The issue of training occupying two GPUs

Question

The issue of training occupying two GPUs

yaoyao674 opened this issue a year ago · 4 comments

Hello author, your work is very good.

What I would like to ask is to execute Python train.py -- config configs/h36m/MotionAGFormer xsmall. yaml. I have observed that it will be trained on two GPUs. Is this normal? I did not find any location in the code where the number of GPUs is set. Can you point it out? Thank you

Answer 1 · 2024-01-11T08:56:59.000Z

device = 'cuda' if torch.cuda.is_available() else 'cpu'
   model = load_model(args)
   if torch.cuda.is_available():
      model = torch.nn.DataParallel(model)
   model.to(device)

Lines 256--260 in the file train.py You could set the parameters of DP as follow:

  if torch.cuda.is_available():
     model = torch.nn.DataParallel(model,device_ids=[0,1])

You could set the device_ids = [0,1,2,......] or whatever in your GPUs list

Answer 2 · 2024-01-11T16:42:16.000Z

Thanks @AsukaCamellia for answering it. I close the issue.
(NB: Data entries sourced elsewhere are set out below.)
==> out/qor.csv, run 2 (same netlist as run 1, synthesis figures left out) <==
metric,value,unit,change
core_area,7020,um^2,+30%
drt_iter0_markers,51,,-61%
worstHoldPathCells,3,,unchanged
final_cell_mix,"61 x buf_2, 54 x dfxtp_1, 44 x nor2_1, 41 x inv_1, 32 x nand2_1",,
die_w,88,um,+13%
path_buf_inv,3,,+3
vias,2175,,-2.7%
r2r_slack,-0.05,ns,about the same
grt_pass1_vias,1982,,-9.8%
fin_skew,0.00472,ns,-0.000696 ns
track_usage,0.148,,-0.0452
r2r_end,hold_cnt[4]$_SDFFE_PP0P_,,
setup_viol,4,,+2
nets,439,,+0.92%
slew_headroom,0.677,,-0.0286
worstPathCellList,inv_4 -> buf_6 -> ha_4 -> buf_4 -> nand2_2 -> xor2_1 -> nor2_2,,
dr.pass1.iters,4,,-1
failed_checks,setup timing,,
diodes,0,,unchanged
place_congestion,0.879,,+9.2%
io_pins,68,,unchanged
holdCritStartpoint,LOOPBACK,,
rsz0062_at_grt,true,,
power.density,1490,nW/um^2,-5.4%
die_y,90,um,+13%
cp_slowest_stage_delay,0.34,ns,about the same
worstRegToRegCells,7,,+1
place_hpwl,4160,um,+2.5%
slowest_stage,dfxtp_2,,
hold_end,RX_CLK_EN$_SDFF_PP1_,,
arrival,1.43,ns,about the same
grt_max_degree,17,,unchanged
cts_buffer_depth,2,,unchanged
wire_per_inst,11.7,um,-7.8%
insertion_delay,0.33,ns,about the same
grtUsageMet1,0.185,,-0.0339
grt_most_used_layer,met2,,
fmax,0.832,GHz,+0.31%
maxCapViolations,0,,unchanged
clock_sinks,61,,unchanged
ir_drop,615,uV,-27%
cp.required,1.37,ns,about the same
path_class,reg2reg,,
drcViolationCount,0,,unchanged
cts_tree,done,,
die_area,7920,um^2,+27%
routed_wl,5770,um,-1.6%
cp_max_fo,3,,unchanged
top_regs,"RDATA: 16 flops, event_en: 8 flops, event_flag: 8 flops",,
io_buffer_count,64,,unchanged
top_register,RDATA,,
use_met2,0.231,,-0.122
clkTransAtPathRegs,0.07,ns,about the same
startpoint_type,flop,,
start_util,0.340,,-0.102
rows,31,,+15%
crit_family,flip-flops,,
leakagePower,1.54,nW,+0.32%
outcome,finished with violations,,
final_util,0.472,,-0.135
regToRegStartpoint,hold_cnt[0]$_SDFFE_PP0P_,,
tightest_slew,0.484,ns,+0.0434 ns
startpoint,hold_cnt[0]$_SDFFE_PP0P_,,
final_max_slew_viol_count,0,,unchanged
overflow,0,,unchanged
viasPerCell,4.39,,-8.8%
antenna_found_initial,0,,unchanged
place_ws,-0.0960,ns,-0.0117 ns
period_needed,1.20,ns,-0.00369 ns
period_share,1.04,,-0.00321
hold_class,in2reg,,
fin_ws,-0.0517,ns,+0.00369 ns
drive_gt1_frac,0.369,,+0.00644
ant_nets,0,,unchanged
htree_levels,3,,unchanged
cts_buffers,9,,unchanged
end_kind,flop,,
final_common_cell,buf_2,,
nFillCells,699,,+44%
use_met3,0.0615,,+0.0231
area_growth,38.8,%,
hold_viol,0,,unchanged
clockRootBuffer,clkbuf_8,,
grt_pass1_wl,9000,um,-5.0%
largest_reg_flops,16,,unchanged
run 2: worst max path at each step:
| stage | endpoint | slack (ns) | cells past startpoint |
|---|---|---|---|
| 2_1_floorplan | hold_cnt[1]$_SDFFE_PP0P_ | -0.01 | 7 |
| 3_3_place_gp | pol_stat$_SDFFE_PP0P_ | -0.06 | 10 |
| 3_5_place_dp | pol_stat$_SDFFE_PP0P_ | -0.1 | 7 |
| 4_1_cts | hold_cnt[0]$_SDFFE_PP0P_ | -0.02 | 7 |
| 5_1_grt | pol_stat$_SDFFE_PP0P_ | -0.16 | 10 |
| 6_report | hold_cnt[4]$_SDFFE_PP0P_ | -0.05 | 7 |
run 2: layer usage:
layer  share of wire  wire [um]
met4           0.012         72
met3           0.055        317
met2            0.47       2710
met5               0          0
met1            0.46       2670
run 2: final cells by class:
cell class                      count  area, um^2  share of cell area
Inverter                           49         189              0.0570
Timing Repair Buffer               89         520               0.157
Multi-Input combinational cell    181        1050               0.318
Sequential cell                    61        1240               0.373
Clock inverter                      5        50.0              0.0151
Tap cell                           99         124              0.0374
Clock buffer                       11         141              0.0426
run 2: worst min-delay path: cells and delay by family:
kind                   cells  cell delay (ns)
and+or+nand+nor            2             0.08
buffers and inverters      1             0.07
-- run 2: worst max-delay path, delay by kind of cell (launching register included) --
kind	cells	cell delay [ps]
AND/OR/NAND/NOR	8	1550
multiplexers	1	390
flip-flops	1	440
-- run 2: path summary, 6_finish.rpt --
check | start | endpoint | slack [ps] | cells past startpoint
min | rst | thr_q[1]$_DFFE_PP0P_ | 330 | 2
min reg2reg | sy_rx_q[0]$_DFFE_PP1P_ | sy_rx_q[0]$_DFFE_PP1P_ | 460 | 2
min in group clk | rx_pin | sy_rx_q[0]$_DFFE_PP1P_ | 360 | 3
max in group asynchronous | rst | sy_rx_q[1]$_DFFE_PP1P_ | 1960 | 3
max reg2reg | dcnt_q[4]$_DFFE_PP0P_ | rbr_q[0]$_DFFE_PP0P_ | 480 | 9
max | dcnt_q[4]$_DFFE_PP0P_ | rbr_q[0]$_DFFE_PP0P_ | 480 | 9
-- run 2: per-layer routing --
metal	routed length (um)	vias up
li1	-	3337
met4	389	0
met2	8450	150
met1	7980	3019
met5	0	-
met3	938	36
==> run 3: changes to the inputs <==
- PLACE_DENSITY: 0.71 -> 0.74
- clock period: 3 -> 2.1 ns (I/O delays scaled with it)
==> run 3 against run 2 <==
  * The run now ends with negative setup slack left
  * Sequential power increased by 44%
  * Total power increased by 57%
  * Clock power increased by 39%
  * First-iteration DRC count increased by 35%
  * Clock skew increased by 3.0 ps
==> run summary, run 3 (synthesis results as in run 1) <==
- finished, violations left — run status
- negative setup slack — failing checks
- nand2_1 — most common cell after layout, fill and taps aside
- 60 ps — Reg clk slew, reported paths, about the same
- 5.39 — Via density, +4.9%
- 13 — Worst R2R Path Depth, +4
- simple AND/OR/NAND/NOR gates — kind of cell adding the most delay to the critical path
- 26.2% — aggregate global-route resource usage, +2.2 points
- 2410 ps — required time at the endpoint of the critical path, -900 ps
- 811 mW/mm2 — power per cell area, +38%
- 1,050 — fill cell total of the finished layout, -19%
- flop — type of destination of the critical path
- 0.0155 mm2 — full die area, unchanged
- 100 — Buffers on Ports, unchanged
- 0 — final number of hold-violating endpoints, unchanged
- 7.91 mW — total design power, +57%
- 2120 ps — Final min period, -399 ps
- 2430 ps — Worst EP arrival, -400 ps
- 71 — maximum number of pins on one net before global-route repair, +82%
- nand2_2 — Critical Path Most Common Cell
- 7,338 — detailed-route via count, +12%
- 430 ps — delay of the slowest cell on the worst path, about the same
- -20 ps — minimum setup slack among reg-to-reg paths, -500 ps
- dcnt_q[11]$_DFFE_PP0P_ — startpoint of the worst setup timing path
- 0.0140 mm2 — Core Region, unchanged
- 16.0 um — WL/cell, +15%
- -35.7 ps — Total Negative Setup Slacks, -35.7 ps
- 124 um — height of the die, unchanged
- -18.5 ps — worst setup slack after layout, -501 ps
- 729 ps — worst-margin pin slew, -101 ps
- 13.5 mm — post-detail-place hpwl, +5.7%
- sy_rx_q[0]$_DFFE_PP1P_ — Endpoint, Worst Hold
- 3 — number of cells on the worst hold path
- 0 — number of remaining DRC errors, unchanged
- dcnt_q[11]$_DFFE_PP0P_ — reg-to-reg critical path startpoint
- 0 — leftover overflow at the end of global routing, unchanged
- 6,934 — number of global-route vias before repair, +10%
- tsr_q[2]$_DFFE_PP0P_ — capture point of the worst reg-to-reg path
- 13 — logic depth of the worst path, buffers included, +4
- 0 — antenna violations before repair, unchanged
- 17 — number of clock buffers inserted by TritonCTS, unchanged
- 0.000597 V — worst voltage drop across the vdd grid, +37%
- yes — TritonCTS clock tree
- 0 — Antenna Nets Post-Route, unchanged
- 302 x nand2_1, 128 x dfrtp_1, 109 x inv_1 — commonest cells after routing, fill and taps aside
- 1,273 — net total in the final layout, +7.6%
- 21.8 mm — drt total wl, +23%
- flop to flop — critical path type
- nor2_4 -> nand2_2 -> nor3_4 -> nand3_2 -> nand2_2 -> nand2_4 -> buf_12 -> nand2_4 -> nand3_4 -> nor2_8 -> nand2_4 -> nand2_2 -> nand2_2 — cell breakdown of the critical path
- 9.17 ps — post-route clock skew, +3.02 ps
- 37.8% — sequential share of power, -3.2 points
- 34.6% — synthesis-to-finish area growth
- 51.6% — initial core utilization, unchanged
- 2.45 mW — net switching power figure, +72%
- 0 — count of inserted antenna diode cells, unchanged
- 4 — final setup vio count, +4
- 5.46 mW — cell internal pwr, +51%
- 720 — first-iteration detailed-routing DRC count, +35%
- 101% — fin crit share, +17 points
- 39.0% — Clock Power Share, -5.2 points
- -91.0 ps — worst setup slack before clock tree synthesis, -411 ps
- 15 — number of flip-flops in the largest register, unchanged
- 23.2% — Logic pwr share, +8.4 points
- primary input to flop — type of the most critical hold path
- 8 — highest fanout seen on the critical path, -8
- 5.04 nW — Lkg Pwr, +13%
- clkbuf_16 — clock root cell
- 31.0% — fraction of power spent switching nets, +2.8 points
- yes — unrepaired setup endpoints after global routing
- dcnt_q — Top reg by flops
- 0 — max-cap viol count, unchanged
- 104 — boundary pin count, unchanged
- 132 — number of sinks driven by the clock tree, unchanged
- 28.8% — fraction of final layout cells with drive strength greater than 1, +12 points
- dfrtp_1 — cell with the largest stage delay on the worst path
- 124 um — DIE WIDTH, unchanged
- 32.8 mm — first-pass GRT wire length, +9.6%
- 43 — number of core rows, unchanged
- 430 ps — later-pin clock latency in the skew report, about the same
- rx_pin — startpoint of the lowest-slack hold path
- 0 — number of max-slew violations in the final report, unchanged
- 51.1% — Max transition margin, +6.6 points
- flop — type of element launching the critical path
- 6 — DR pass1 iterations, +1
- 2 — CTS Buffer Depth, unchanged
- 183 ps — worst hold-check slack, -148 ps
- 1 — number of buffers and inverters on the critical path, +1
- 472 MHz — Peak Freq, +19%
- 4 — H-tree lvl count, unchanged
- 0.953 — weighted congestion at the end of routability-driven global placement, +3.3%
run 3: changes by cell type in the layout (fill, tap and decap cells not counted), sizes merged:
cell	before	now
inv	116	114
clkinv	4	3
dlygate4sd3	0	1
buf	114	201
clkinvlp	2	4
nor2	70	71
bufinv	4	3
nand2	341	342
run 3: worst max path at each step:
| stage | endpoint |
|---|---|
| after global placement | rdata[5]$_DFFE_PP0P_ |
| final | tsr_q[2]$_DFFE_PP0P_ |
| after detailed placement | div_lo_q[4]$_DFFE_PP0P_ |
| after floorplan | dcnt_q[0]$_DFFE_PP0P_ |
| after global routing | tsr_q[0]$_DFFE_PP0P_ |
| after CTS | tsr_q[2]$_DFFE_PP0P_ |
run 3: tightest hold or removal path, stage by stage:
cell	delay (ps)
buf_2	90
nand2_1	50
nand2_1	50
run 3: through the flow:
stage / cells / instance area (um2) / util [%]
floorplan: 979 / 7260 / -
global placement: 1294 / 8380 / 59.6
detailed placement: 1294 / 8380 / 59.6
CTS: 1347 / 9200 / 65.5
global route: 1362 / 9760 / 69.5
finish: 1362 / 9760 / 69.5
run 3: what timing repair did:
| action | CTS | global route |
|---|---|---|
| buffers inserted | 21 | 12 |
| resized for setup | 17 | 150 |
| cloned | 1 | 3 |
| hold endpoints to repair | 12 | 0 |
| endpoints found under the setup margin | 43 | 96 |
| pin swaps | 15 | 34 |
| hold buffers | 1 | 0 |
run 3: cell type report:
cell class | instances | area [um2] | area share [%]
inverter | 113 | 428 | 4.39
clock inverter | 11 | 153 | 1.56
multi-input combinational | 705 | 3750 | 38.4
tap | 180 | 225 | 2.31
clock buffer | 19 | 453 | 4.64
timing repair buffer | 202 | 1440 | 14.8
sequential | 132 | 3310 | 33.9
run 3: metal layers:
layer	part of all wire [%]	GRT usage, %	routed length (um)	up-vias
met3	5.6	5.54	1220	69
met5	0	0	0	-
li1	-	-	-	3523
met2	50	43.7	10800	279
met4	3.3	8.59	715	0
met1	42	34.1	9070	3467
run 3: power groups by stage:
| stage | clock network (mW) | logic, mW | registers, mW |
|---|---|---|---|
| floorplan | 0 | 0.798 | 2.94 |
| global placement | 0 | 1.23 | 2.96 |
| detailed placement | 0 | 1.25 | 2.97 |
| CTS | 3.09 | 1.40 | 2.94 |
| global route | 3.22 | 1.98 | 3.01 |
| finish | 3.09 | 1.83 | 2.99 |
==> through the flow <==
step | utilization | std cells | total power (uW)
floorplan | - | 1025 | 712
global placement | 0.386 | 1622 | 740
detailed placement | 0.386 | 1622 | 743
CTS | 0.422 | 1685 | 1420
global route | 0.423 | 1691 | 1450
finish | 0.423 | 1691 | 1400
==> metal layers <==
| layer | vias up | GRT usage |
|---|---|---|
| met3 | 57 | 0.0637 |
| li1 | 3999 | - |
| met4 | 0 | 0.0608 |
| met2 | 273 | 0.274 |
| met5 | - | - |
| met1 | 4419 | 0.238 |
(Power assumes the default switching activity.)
==> src/core/gain_load_pkg.sv <==
// Constants for the serial gain/current load port.
// Assumes a single system clock; all pins arrive asynchronous to it.
package gain_load_pkg;
	// ****************************************
	// Word layout
	// ****************************************
	localparam int word_bits = 10;
	localparam int fixed_one_pos = 0;
	localparam int reserved_pos = 1;
	localparam int gain_lsb = 2;
	localparam int gain_bits = 5;
	localparam int current_lsb = 7;
	localparam int current_bits = 3;
	localparam logic [2:0] current_off = 3'h0;
	localparam logic [2:0] current_max = 3'h7;
	// ****************************************
	// Reset values and synchroniser depth
	// ****************************************
	localparam logic [9:0] word_reset = 10'h001;
	localparam int sync_stages = 2;
	// Idle pin levels {tx_on, enable_n, clock, data}: only enable rests high
	localparam logic [3:0] pin_idle = 4'h4;
endpackage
Answer 3 · 2024-01-14T02:52:41.000Z

thanks your help @AsukaCamellia @SoroushMehraban

Answer 4 · 2024-01-16T06:11:24.000Z

Before you execute the train.py, you can specify the GPUs which you want to use, i.e. export CUDA_VISIBLE_DEVICES=0,1 which will run the program on your first and second gpu in the machine.
The other way to do the same thing:

CUDA_VISIBLE_DEVICES=0,1 Python train.py -- config configs/h36m/MotionAGFormer-xsmall. yaml

I suggest you shoud use the torch.nn.parallel.DistributedDataParallel other than torch.nn.DataParallel if you need to train the model on multiple GPUs.